Etudes d'impact odeur
Objectifs
- Modéliser l'empreinte olfactive d'un site en projet ou existant
- Evaluer l'impact théorique des rejets odorants aux environs du site.
L'étude d'impact odeur est mise en œuvre pour :
- Répondre aux exigences réglementaires
- Evaluer le périmètre et la fréquence des nuisances olfactives engendrées
- Déterminer les seuils d'émission à ne pas dépasser pour respecter les exigences de qualité de l'air
- Faciliter la communication avec les riverains et les autorités locales
Déroulement
Des ingénieurs experts utilisent un système de modélisation adapté au site (topographie, etc.) pour simuler rétroactivement la dispersion des odeurs au voisinage du site sur plusieurs années passées. Pour cela, ils utilisent :
- les données topographiques de la zone étudiée
- les données météorologiques des années précédentes
- les caractéristiques de chaque source d'émission : débit d'odeur, etc.
Résultats
Rapport de résultats comportant, pour chaque année étudiée :
- Les cartographies de dispersion, présentant visuellement l'étendue et la fréquence des nuisances
- Les concentrations d'odeur théoriques, calculées aux points d'intérêts situés autour du site (zones d'habitations, etc.)

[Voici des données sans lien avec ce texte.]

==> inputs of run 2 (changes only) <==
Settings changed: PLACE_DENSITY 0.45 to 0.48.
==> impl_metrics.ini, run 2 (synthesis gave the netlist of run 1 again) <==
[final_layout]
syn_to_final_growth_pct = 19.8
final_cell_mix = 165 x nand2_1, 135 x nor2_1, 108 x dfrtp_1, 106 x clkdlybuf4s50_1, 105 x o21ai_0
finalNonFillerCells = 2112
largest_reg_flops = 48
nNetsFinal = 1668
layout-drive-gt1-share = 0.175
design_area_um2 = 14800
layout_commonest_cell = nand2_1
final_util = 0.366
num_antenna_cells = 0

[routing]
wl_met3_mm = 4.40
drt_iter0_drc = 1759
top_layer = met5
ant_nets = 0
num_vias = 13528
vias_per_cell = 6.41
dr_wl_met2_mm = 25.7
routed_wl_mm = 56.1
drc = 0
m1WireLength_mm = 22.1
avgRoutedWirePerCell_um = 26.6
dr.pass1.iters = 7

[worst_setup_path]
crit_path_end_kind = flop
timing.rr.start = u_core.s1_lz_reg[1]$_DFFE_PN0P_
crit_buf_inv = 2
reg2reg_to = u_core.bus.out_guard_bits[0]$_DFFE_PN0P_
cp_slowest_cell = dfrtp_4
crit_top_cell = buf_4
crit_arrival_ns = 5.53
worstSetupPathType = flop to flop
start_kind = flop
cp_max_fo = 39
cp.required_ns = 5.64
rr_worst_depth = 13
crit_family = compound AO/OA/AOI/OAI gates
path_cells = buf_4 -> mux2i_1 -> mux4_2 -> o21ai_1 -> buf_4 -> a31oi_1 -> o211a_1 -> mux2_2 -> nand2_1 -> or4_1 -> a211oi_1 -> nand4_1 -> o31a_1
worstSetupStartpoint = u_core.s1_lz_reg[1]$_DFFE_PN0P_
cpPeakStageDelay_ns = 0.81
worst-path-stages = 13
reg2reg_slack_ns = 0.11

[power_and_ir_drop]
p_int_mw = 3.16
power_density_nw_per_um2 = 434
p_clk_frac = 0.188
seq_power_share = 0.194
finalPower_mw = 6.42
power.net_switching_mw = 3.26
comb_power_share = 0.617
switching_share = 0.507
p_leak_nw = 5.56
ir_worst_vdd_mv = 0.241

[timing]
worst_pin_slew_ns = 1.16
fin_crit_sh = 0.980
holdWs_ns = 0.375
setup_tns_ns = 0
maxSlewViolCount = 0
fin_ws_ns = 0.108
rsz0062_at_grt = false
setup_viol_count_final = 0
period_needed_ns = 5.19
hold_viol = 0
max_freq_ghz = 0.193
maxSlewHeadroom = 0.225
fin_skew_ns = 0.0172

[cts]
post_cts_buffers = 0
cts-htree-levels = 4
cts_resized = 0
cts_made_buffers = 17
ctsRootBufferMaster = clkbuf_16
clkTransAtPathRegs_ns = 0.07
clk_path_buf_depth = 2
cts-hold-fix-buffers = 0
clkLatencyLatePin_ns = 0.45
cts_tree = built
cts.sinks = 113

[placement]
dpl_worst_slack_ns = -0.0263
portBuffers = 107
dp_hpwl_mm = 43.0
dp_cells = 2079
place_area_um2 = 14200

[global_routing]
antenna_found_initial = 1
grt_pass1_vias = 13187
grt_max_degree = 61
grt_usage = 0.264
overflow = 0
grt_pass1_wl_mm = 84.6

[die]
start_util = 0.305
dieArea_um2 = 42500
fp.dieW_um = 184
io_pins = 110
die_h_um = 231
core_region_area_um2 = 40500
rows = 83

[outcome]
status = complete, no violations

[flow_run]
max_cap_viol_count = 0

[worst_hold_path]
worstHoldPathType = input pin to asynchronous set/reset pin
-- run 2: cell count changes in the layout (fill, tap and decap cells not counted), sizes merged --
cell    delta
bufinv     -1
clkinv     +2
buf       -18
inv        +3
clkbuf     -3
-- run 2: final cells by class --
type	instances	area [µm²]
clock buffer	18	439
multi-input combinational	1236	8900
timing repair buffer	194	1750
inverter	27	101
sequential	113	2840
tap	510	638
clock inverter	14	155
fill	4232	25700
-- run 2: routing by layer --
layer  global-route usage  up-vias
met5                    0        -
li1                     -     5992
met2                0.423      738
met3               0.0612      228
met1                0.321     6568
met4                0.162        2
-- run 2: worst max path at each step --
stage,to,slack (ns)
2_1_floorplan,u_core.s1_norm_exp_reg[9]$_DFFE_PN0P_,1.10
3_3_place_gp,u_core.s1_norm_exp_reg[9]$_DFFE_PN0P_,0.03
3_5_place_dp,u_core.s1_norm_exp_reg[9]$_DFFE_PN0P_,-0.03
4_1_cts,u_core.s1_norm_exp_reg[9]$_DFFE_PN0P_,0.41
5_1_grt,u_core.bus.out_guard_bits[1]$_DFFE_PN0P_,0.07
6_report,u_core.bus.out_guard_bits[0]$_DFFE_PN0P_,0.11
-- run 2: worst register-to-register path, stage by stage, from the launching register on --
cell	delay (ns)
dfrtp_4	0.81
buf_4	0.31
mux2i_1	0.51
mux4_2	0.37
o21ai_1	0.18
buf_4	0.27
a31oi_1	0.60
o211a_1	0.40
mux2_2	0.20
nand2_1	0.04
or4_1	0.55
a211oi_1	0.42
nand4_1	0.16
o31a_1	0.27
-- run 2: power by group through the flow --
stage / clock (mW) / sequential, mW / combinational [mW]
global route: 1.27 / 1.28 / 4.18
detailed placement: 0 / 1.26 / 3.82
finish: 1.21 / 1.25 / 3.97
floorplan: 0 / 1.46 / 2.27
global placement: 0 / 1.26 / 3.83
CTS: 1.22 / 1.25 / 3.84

Focus sur la réglementation française
L'arrêté du 22 avril 2008 impose un objectif de qualité de l'air pour les installations de compostage et de stabilisation biologique soumises à autorisation : une valeur limite, au niveau des habitations, de 5 uoE.m-3 à ne pas dépasser plus de 175 h/an (2 % du temps) dans un rayon de 3 kilomètres autour de l'installation.
L’article 26 de l’arrêté décrit également l’étude d’impact obligatoire pour le dossier de demande d’autorisation d’exploiter.